#### Directions
Write out, word for word, only the lines from the one with "li1 | - | 2427" to the end of the data below.

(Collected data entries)
____________________

<file path="config.mk">
export PLATFORM = sky130hd
export DESIGN_NAME = mdio_master
export DESIGN_NICKNAME = d
export VERILOG_FILES = /design/src/rtl/mdio_pkg.sv /design/src/rtl/mdio_clkgen.sv /design/src/rtl/mdio_engine.sv /design/src/rtl/mdio_regs.sv /design/src/rtl/mdio_master.sv
export SDC_FILE = /design/constraint.sdc
export NUM_CORES = 1
export LEC_CHECK = 0
export BUFFER_PORTS_ARGS = -buffer_cell sky130_fd_sc_hd__clkbuf_2
export CAP_MARGIN = 20
export CELL_PAD_IN_SITES_DETAIL_PLACEMENT = 0
export CELL_PAD_IN_SITES_GLOBAL_PLACEMENT = 1
export CORE_UTILIZATION = 50
export CTS_CLUSTER_DIAMETER = 40
export DETAILED_ROUTE_END_ITERATION = 7
export PLACE_DENSITY_LB_ADDON = 0.25
export SKIP_LAST_GASP = 1
export SLEW_MARGIN = 20
export SYNTH_ARGS = -nofsm -noshare
export SYNTH_HDL_FRONTEND = slang
export SYNTH_HIERARCHICAL = 1
export SYNTH_SLANG_ARGS = --single-unit
</file>
<file path="constraint.sdc">
create_clock -name clk -period 5.9 [get_ports clk]
set_clock_uncertainty 0.1 [all_clocks]
set_input_delay 0.295 -clock clk [delete_from_list [all_inputs] [get_ports clk]]
set_output_delay 0.295 -clock clk [all_outputs]
set_load 0.05 [all_outputs]
</file>
<file path="src/rtl/mdio_pkg.sv">
package mdio_pkg;
  typedef enum logic [1:0] {
    A_CTRL  = 2'd0,
    A_DATA  = 2'd1,
    A_ISTAT = 2'd2,
    A_IMASK = 2'd3
  } reg_addr_e;

  localparam logic [3:0] OP_READ = 4'h6;
endpackage

</file>
<file path="src/rtl/mdio_clkgen.sv">
module mdio_clkgen #(
  parameter int unsigned DIV_W = 7
) (
  input  logic             clk,
  input  logic             rst_n,
  input  logic             run,
  input  logic [DIV_W-1:0] div,
  output logic             mdc,
  output logic             tick_rise,
  output logic             tick_fall
);
  logic [DIV_W-1:0] cnt_q, cnt_d;
  logic             mdc_q, mdc_d;
  logic             wrap;

  assign wrap      = run && (cnt_q == div);
  assign tick_rise = wrap && !mdc_q;
  assign tick_fall = wrap && mdc_q;
  assign mdc       = mdc_q;

  always_comb begin
    cnt_d = cnt_q;
    mdc_d = mdc_q;
    if (!run) begin
      cnt_d = '0;
      mdc_d = 1'b0;
    end else if (wrap) begin
      cnt_d = '0;
      mdc_d = !mdc_q;
    end else begin
      cnt_d = cnt_q + 1'b1;
    end
  end

  always_ff @(posedge clk or negedge rst_n) begin
    if (!rst_n) begin
      cnt_q <= '0;
      mdc_q <= 1'b0;
    end else begin
      cnt_q <= cnt_d;
      mdc_q <= mdc_d;
    end
  end
endmodule

</file>
<file path="src/rtl/mdio_engine.sv">
module mdio_engine
  import mdio_pkg::*;
#(
  parameter int unsigned CMD_W   = 32,
  parameter int unsigned PRE_LEN = 32,
  parameter int unsigned RD_W    = 16
) (
  input  logic             clk,
  input  logic             rst_n,
  input  logic             start,
  input  logic             pre_en,
  input  logic [CMD_W-1:0] cmd,
  input  logic             tick_rise,
  input  logic             tick_fall,
  input  logic             mdio_i,
  output logic             busy,
  output logic             done,
  output logic             done_rd,
  output logic             mdio_o,
  output logic             mdio_oe,
  output logic [RD_W-1:0]  rx_data
);
  localparam int unsigned SH_W      = CMD_W + PRE_LEN;
  localparam int unsigned CNT_W     = $clog2(SH_W + 1);
  localparam int unsigned TA2_LEFT  = RD_W + 1;

  logic [SH_W-1:0]  sh_q, sh_d;
  logic [CNT_W-1:0] left_q, left_d;
  logic             busy_q, busy_d;
  logic             rd_q, rd_d;
  logic [RD_W-1:0]  rx_q, rx_d;
  logic             last_bit;

  assign last_bit = busy_q && tick_fall && (left_q == CNT_W'(1));
  assign done     = last_bit;
  assign done_rd  = rd_q;
  assign busy     = busy_q;
  assign rx_data  = rx_q;
  assign mdio_o   = busy_q ? sh_q[SH_W-1] : 1'b1;
  assign mdio_oe  = busy_q && !(rd_q && (left_q <= CNT_W'(TA2_LEFT)));

  always_comb begin
    sh_d   = sh_q;
    left_d = left_q;
    busy_d = busy_q;
    rd_d   = rd_q;
    rx_d   = rx_q;
    if (start && !busy_q) begin
      busy_d = 1'b1;
      rd_d   = (cmd[CMD_W-1 -: 4] == OP_READ);
      if (pre_en) begin
        sh_d   = {{PRE_LEN{1'b1}}, cmd};
        left_d = CNT_W'(SH_W);
      end else begin
        sh_d   = {cmd, {PRE_LEN{1'b0}}};
        left_d = CNT_W'(CMD_W);
      end
    end else if (busy_q) begin
      if (tick_rise) rx_d = {rx_q[RD_W-2:0], mdio_i};
      if (tick_fall) begin
        if (last_bit) begin
          busy_d = 1'b0;
        end else begin
          sh_d   = sh_q << 1;
          left_d = left_q - 1'b1;
        end
      end
    end
  end

  always_ff @(posedge clk or negedge rst_n) begin
    if (!rst_n) begin
      sh_q   <= '0;
      left_q <= '0;
      busy_q <= 1'b0;
      rd_q   <= 1'b0;
      rx_q   <= '0;
    end else begin
      sh_q   <= sh_d;
      left_q <= left_d;
      busy_q <= busy_d;
      rd_q   <= rd_d;
      rx_q   <= rx_d;
    end
  end
endmodule

</file>
<file path="src/rtl/mdio_regs.sv">
module mdio_regs
  import mdio_pkg::*;
#(
  parameter int unsigned DIV_W = 7,
  parameter int unsigned CMD_W = 32,
  parameter int unsigned RD_W  = 16
) (
  input  logic             clk,
  input  logic             rst_n,
  input  logic             we,
  input  logic [1:0]       addr,
  input  logic [CMD_W-1:0] wdata,
  output logic [CMD_W-1:0] rdata,
  input  logic             busy,
  input  logic             done,
  input  logic             done_rd,
  input  logic [RD_W-1:0]  rx_data,
  output logic [DIV_W-1:0] div,
  output logic             pre_en,
  output logic [CMD_W-1:0] cmd,
  output logic             start,
  output logic             istat,
  output logic             imask
);
  logic [DIV_W-1:0] div_q, div_d;
  logic             pre_q, pre_d;
  logic [CMD_W-1:0] data_q, data_d;
  logic             istat_q, istat_d;
  logic             imask_q, imask_d;
  logic             start_q, start_d;
  logic             accept;

  assign accept = we && (addr == A_DATA) && !busy && !start_q;

  always_comb begin
    div_d   = div_q;
    pre_d   = pre_q;
    data_d  = data_q;
    istat_d = istat_q;
    imask_d = imask_q;
    start_d = accept;
    if (we && addr == A_CTRL) begin
      div_d = wdata[DIV_W-1:0];
      pre_d = wdata[DIV_W];
    end
    if (accept) data_d = wdata;
    if (done && done_rd) data_d[RD_W-1:0] = rx_data;
    if (we && addr == A_IMASK) imask_d = wdata[0];
    if (done) istat_d = 1'b1;
    else if (we && addr == A_ISTAT && wdata[0]) istat_d = 1'b0;
  end

  always_ff @(posedge clk or negedge rst_n) begin
    if (!rst_n) begin
      div_q   <= '0;
      pre_q   <= 1'b0;
      data_q  <= '0;
      istat_q <= 1'b0;
      imask_q <= 1'b0;
      start_q <= 1'b0;
    end else begin
      div_q   <= div_d;
      pre_q   <= pre_d;
      data_q  <= data_d;
      istat_q <= istat_d;
      imask_q <= imask_d;
      start_q <= start_d;
    end
  end

  always_comb begin
    rdata = '0;
    unique case (addr)
      A_CTRL:  begin
        rdata[DIV_W-1:0] = div_q;
        rdata[DIV_W]     = pre_q;
      end
      A_DATA:  rdata = data_q;
      A_ISTAT: rdata[0] = istat_q;
      default: rdata[0] = imask_q;
    endcase
  end

  assign div    = div_q;
  assign pre_en = pre_q;
  assign cmd    = data_q;
  assign start  = start_q;
  assign istat  = istat_q;
  assign imask  = imask_q;
endmodule

</file>
<file path="src/rtl/mdio_master.sv">
module mdio_master #(
  parameter int unsigned DIV_W   = 7,
  parameter int unsigned CMD_W   = 32,
  parameter int unsigned PRE_LEN = 32,
  parameter int unsigned RD_W    = 16
) (
  input  logic             clk,
  input  logic             rst_n,
  input  logic             bus_we,
  input  logic [1:0]       bus_addr,
  input  logic [CMD_W-1:0] bus_wdata,
  output logic [CMD_W-1:0] bus_rdata,
  output logic             mdc,
  output logic             mdio_o,
  output logic             mdio_oe,
  input  logic             mdio_i,
  output logic             irq
);
  logic [DIV_W-1:0] div_w;
  logic             pre_w, start_w, busy_w, done_w, done_rd_w;
  logic             tick_rise_w, tick_fall_w, istat_w, imask_w;
  logic [CMD_W-1:0] cmd_w;
  logic [RD_W-1:0]  rx_w;

  mdio_regs #(.DIV_W(DIV_W), .CMD_W(CMD_W), .RD_W(RD_W)) u_regs (
    .clk(clk), .rst_n(rst_n), .we(bus_we), .addr(bus_addr),
    .wdata(bus_wdata), .rdata(bus_rdata), .busy(busy_w), .done(done_w),
    .done_rd(done_rd_w), .rx_data(rx_w), .div(div_w), .pre_en(pre_w),
    .cmd(cmd_w), .start(start_w), .istat(istat_w), .imask(imask_w)
  );

  mdio_clkgen #(.DIV_W(DIV_W)) u_clk (
    .clk(clk), .rst_n(rst_n), .run(busy_w), .div(div_w), .mdc(mdc),
    .tick_rise(tick_rise_w), .tick_fall(tick_fall_w)
  );

  mdio_engine #(.CMD_W(CMD_W), .PRE_LEN(PRE_LEN), .RD_W(RD_W)) u_eng (
    .clk(clk), .rst_n(rst_n), .start(start_w), .pre_en(pre_w), .cmd(cmd_w),
    .tick_rise(tick_rise_w), .tick_fall(tick_fall_w), .mdio_i(mdio_i),
    .busy(busy_w), .done(done_w), .done_rd(done_rd_w), .mdio_o(mdio_o),
    .mdio_oe(mdio_oe), .rx_data(rx_w)
  );

  assign irq = istat_w & imask_w;
endmodule

</file>
==> results.toml <==
[run_status]
outcome = "completed"

[critical_path]
reg2regPathDepth = 8
cp_slowest_stage_delay_ns = 0.82
r2r_slack_ns = 2.63
crit_path_max_fanout = 65
crit_chain = "xnor2_1, nand4_2, nor4_2, and3_1, inv_1, a221oi_4, buf_4, mux2_2"
start_kind = "flip-flop"
crit_type = "flip-flop to flip-flop"
endpoint_kind = "flip-flop"
crit_cells = 8
arrival_ns = 3.47
crit_buf_inv = 2
worstPathRequired_ns = 6.10
reg2reg_from = "u_clk/cnt_q[1]"
cp_slowest_cell = "buf_4"
critical_path.top_delay_family = "buffers and inverters"
startpoint = "u_clk/cnt_q[1]"

[cts]
cts_buffer_depth = 2
cts_resized = 0
htree_num_levels = 4
cts_buffers = 17
clockRootBuffer = "clkbuf_16"
post_cts_buffers = 0
numClockSinks = 140
clkLatencyLatePin_ns = 0.42
cts_tree = "done"
clkSlewWorstSetupHoldPaths_ns = 0.05

[cells_and_area]
diodes = 0
syn2layout_area_growth_pct = 15.7
drive_above_1_share = 0.294
nets = 760

[floorplan]
initial_core_util = 0.520
fp-row-count = 43
die_h_microns = 123
core_area_sq_mm = 0.0141
ios = 74
dieArea_sq_mm = 0.0152
die_w_microns = 123

[timing]
hold_viol = 0
rsz0062_at_grt = "false"
setup_violations = 0
fin_crit_sh = 0.555
drv_slew = 0
fin_tns_setup_ns = 0
min_period_ns = 3.27
slew_headroom = 0.266
max_freq_mhz = 305
worstMarginPinSlew_ns = 1.10

[global_routing]
grt_max_degree = 83
grt_overflow = 0
grt_pass1_wl_microns = 25700
grt_pass1_vias = 5120
antenna_found_initial = 0
track_usage = 0.220

[power]
irDropWorstVdd_mv = 0.222
power.switching_mw = 1.15
p_leak_nw = 3.99
powerDensity_mw_per_mm2 = 420
clockPowerShare = 0.312
switching_share = 0.321
combPwrFrac = 0.273
power.total_mw = 3.57
seq_power_share = 0.416
internal-power_mw = 2.43

[placed_design]
port_buffers = 73
place_congestion = 0.867
dp_hpwl_microns = 9930

[run]
drv_cap = 0

[min_path]
hold_depth = 2
hp-class = "input pin to flip-flop"
min_from = "bus_wdata[24]"

[logic_synthesis]
synth_cell_types = 56
syn-num-nets = 697
syn_avg_cell_area_sq_um = 11.2
synth_commonest_cells = "dfrtp_1 (140), mux2i_1 (75), nor2_1 (49)"
syn-cell-area_sq_mm = 0.00736
synth_edf_count = 0
synth_seq_cells = 140
yosysTopAreaCell = "dfrtp_1"
synth_most_common_cell = "dfrtp_1"
yosys_warnings = 6
synth_top_area_share = 0.476
synth_cells = 656
synth_area_leaders = "dfrtp_1 (48%), mux2i_1 (10%), mux2_2 (7.3%)"
yosysSeqAreaShare = 0.476
ys_async_sr_fraction = 1.00
synth-main-ff-cell = "dfrtp_1"

[routing]
firstDrtPassIters = 5
routed_wl_microns = 15700
drt_iter0_drc = 320
via_count = 5131
drt-met1-wl_microns = 7430
met3_wirelength_microns = 676
top_layer_used = "met4"
detail_route.wl_per_cell_microns = 17.3
via_per_inst = 5.63
drtAntennaViolNets = 0
drcViolationCount = 0
dr_wl_met2_microns = 7400
==> power by group through the flow <==
stage / registers, mW / clock network [mW] / logic, mW
floorplan: 1.41 / 0 / 0.798
global placement: 1.49 / 0 / 0.939
detailed placement: 1.50 / 0 / 0.968
CTS: 1.48 / 1.14 / 0.982
global route: 1.52 / 1.18 / 1.07
finish: 1.49 / 1.11 / 0.975
==> what timing repair did <==
item	in CTS	in global routing
setup endpoints to repair	0	0
endpoints found under the hold margin	88	1
hold buffers	8	1
==> cell usage in the layout (no fill, tap or decap), types with 2 or more instances in the layout <==
master,count
buf_4,7
clkbuf_1,4
nor2_1,49
dfrtp_1,139
a21oi_1,16
mux2i_1,75
a31oi_1,17
ha_1,3
dlygate4sd3_1,9
or3b_2,2
a211oi_1,2
clkbuf_16,17
clkbuf_8,6
and3_1,2
bufinv_16,3
nand2_1,26
or4b_2,16
and4b_1,15
inv_1,40
mux2_4,26
mux2_2,48
nor4b_4,2
nand3_1,24
xor2_1,7
and2_1,26
clkbuf_2,72
nand3b_1,2
xnor2_1,4
nand2b_1,4
o41ai_1,2
o21ai_0,34
nor3_1,3
==> area by class of cell <==
type                       count  area [sq um]
clock buffer                  27           523
clock inverter                 5           103
fill                        1193          5630
inverter                      40           150
multi-input combinational    431          3500
sequential                   140          3500
tap                          180           225
timing repair buffer          89           514
==> worst register-to-register path, stage by stage, from the launching register on <==
cell and delay (ns):
dfrtp_1 0.43, xnor2_1 0.20, nand4_2 0.19, nor4_2 0.28, and3_1 0.29, inv_1 0.10
a221oi_4 0.27, buf_4 0.82, mux2_2 0.49
==> worst paths after layout <==
kind	end
setup reg to reg	u_eng/sh_q[23]
max in group asynchronous	u_eng/sh_q[56]
min in group asynchronous	u_eng/sh_q[54]
setup / recovery	u_eng/sh_q[23]
hold reg to reg	u_eng/sh_q[63]
hold / removal	u_regs/cmd[24]
==> flip-flops by register name (all words and copies together) (netlist names), 7 cells and up <==
register	cells
u_regs/cmd	32
u_eng/sh_q	64
u_regs/div	7
u_eng/rx_data	16
u_clk/cnt_q	7
u_eng/left_q	7
==> per-stage QoR <==
stage	std cells	utilization	setup WS, ns	instance area, sq um	hold slack, ns
floorplan	656	-	3.46	7360	-0.101
finish	912	0.602	2.63	8520	0.0192
global placement	871	0.552	2.73	7800	0.290
global route	912	0.602	2.31	8520	0.00447
CTS	911	0.601	2.64	8510	0.000686
detailed placement	871	0.552	2.65	7800	0.290
==> cell families after synthesis <==
| family | share of synthesized area |
|---|---|
| flops | 0.476 |
| compound gates | 0.0669 |
| mux | 0.231 |
| fa+ha+maj | 0.00510 |
| xor+xnor | 0.0153 |
| simple gates | 0.154 |
| buf+inv | 0.0515 |
==> routing by layer <==
layer | GRT usage | vias to the layer above
li1 | - | 2427
met1 | 0.296 | 2567
met2 | 0.351 | 120
met3 | 0.0544 | 17
met4 | 0.0670 | 0
met5 | 0 | -
No activity file was read; power rests on OpenSTA's default activity.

____________________

#### Completed exercise
li1 | - | 2427
met1 | 0.296 | 2567
met2 | 0.351 | 120
met3 | 0.0544 | 17
met4 | 0.0670 | 0
met5 | 0 | -
No activity file was read; power rests on OpenSTA's default activity.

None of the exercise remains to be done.